BEGIN Data shown

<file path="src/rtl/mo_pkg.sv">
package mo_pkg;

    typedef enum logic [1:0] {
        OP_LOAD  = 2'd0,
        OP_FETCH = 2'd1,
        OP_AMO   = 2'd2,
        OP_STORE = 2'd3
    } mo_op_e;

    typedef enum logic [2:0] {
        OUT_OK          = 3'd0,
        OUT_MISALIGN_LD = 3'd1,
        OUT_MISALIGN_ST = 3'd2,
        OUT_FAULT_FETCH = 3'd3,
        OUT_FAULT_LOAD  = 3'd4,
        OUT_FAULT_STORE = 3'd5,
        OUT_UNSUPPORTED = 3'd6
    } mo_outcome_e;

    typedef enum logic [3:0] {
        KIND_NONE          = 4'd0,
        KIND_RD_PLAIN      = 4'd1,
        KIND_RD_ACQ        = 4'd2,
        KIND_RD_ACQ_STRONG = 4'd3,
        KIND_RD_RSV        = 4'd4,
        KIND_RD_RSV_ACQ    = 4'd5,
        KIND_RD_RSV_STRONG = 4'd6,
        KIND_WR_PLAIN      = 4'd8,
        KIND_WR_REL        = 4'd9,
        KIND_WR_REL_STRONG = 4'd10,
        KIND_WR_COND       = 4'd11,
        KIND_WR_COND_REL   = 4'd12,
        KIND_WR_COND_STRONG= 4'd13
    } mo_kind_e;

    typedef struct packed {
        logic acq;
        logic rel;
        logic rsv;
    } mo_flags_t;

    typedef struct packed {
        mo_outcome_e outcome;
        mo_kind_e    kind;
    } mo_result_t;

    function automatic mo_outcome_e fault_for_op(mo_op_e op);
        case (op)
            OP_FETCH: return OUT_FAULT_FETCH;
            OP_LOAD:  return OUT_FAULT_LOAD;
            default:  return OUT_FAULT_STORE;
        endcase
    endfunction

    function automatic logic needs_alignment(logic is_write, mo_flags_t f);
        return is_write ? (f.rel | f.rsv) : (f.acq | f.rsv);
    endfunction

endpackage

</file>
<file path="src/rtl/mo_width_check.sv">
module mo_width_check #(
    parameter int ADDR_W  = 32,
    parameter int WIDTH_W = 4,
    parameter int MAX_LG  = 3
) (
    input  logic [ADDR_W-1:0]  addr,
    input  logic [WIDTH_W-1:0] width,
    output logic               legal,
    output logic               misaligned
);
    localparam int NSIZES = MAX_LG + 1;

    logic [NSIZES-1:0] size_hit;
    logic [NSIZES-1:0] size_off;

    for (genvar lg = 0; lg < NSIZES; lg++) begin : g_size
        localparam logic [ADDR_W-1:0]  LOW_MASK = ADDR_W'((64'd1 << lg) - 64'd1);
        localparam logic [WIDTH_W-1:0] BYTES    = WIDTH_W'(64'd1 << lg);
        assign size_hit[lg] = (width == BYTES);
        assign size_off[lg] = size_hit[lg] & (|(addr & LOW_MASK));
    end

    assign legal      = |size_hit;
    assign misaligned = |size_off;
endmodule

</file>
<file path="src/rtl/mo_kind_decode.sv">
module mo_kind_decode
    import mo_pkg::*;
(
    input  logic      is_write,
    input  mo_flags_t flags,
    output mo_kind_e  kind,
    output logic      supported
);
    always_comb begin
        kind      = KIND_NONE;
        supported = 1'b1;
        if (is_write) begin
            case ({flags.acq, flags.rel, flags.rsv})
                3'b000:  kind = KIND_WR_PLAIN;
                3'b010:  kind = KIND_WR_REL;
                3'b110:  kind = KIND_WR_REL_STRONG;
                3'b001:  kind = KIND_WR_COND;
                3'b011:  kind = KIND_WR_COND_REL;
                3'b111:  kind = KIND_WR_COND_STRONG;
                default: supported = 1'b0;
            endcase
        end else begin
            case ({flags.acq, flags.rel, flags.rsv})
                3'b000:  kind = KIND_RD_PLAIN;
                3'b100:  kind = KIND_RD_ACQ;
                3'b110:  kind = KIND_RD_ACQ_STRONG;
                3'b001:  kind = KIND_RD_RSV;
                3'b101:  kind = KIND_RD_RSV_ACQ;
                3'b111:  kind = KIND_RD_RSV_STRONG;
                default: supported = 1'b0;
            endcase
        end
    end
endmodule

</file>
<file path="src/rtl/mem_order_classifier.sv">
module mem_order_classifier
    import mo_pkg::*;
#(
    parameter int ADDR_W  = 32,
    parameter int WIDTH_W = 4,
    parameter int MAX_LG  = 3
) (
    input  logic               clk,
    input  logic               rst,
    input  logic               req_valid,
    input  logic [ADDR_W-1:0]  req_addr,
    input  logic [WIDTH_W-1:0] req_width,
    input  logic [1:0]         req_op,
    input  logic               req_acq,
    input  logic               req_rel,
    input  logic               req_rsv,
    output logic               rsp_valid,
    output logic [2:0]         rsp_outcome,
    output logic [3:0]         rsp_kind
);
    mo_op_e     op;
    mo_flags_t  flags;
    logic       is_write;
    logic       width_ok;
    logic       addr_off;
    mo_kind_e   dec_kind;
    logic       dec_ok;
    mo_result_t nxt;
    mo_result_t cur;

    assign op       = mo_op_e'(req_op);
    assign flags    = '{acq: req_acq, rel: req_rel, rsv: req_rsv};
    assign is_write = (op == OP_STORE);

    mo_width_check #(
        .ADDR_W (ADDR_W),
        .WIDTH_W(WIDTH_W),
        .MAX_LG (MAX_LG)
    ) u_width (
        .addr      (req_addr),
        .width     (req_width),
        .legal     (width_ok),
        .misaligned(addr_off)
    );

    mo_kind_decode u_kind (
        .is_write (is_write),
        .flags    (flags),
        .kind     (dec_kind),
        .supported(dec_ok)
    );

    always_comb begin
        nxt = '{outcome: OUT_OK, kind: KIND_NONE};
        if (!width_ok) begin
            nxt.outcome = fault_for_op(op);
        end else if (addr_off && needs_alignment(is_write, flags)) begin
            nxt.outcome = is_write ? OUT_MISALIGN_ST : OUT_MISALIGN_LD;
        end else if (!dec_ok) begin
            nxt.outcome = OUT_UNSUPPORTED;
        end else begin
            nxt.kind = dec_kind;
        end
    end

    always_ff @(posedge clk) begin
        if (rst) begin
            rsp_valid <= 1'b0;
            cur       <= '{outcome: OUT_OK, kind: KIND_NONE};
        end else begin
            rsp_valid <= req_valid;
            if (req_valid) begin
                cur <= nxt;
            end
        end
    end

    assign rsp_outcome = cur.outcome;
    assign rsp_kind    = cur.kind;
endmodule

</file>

END Data shown
BEGIN Data shown

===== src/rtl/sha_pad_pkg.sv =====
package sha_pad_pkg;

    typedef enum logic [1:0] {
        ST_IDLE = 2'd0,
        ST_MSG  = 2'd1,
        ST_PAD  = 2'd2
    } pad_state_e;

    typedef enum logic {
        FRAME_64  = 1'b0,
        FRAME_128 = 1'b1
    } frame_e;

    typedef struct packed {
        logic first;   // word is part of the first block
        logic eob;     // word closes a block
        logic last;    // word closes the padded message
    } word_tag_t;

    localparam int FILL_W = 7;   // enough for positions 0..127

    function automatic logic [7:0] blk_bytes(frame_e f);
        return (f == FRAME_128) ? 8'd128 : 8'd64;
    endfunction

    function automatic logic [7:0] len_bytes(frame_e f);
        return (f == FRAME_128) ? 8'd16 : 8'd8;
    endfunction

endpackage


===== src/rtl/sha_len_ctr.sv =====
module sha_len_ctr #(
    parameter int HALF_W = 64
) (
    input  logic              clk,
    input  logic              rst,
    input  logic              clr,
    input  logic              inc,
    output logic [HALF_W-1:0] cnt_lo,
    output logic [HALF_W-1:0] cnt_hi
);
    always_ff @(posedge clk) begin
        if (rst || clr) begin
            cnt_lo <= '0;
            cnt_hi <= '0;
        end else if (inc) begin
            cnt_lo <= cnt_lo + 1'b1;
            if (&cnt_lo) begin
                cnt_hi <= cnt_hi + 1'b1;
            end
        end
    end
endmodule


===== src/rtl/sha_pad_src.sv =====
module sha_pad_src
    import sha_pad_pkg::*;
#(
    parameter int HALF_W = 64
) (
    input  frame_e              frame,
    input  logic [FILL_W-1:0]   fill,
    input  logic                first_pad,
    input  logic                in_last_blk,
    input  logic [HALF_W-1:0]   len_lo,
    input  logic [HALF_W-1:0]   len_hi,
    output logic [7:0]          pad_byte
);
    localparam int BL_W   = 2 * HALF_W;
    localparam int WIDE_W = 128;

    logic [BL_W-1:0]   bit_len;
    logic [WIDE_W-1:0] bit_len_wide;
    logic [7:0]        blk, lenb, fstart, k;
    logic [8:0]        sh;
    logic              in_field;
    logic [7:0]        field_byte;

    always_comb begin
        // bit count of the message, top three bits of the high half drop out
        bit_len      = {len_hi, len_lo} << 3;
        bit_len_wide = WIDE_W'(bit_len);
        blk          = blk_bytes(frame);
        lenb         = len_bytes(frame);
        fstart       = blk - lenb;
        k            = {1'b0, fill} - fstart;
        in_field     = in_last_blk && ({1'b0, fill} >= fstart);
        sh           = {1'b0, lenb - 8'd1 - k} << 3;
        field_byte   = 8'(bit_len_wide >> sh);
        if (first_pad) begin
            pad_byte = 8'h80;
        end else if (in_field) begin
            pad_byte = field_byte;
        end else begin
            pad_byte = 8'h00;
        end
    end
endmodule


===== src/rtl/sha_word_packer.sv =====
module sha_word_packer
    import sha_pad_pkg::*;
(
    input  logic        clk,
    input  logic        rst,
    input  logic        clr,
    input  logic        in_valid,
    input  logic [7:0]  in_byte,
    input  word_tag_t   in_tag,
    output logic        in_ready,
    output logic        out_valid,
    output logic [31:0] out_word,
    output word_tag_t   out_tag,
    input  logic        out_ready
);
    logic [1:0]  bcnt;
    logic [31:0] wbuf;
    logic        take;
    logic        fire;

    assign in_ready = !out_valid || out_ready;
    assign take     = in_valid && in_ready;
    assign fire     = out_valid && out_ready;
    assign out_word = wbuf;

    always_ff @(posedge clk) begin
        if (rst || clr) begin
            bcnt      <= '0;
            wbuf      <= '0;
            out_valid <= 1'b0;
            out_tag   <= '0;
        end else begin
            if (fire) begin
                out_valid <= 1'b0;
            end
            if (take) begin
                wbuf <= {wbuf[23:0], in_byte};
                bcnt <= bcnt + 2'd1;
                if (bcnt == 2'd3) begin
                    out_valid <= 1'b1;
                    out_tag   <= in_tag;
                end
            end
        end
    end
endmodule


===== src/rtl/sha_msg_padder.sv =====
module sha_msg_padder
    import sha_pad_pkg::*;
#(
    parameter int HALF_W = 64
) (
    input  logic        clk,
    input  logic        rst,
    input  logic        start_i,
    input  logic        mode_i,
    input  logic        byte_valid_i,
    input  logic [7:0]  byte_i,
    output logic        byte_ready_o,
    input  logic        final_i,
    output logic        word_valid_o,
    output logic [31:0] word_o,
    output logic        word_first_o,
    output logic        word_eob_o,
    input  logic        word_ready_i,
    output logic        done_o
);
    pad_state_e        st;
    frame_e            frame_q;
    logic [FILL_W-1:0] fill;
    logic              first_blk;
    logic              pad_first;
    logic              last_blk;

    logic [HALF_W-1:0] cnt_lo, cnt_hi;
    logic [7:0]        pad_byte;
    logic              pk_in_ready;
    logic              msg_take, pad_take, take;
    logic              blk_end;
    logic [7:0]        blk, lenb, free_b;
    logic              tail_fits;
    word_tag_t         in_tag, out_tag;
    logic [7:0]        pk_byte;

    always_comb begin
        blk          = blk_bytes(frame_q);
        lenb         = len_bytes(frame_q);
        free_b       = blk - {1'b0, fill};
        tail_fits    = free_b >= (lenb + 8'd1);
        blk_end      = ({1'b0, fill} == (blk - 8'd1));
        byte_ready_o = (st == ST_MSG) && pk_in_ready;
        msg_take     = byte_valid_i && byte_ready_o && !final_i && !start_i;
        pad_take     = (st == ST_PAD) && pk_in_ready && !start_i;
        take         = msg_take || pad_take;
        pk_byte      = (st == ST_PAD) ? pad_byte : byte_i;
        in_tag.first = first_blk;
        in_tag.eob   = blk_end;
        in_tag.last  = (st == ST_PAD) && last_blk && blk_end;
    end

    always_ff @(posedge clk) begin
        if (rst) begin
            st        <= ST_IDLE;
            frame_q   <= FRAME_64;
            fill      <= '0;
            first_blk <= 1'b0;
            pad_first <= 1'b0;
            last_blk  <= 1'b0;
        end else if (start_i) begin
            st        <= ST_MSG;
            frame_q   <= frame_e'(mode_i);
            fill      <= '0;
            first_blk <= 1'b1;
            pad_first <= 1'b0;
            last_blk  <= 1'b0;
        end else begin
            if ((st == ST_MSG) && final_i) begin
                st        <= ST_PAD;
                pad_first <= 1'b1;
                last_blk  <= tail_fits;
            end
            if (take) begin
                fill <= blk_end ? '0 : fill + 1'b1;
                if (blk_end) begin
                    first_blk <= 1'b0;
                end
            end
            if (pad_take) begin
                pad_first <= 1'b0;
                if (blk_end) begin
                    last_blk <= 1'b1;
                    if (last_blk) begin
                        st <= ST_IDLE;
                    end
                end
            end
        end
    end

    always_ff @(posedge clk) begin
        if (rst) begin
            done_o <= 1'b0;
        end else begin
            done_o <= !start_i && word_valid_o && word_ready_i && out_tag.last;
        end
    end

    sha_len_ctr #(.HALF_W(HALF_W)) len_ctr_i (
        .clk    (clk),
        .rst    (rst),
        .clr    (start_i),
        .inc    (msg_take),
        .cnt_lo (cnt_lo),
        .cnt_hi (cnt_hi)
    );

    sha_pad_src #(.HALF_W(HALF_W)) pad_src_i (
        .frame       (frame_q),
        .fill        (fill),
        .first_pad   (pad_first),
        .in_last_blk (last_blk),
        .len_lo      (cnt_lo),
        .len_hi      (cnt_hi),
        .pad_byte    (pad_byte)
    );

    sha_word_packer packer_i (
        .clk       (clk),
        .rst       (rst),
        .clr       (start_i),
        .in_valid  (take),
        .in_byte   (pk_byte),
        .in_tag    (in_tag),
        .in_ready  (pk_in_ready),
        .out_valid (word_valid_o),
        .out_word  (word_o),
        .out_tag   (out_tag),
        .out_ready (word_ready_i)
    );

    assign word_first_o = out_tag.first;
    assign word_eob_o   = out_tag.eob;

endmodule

END Data shown

What the task requires →
Find every line in the records that has the word "closes". Then report the count alone.

Solution →
2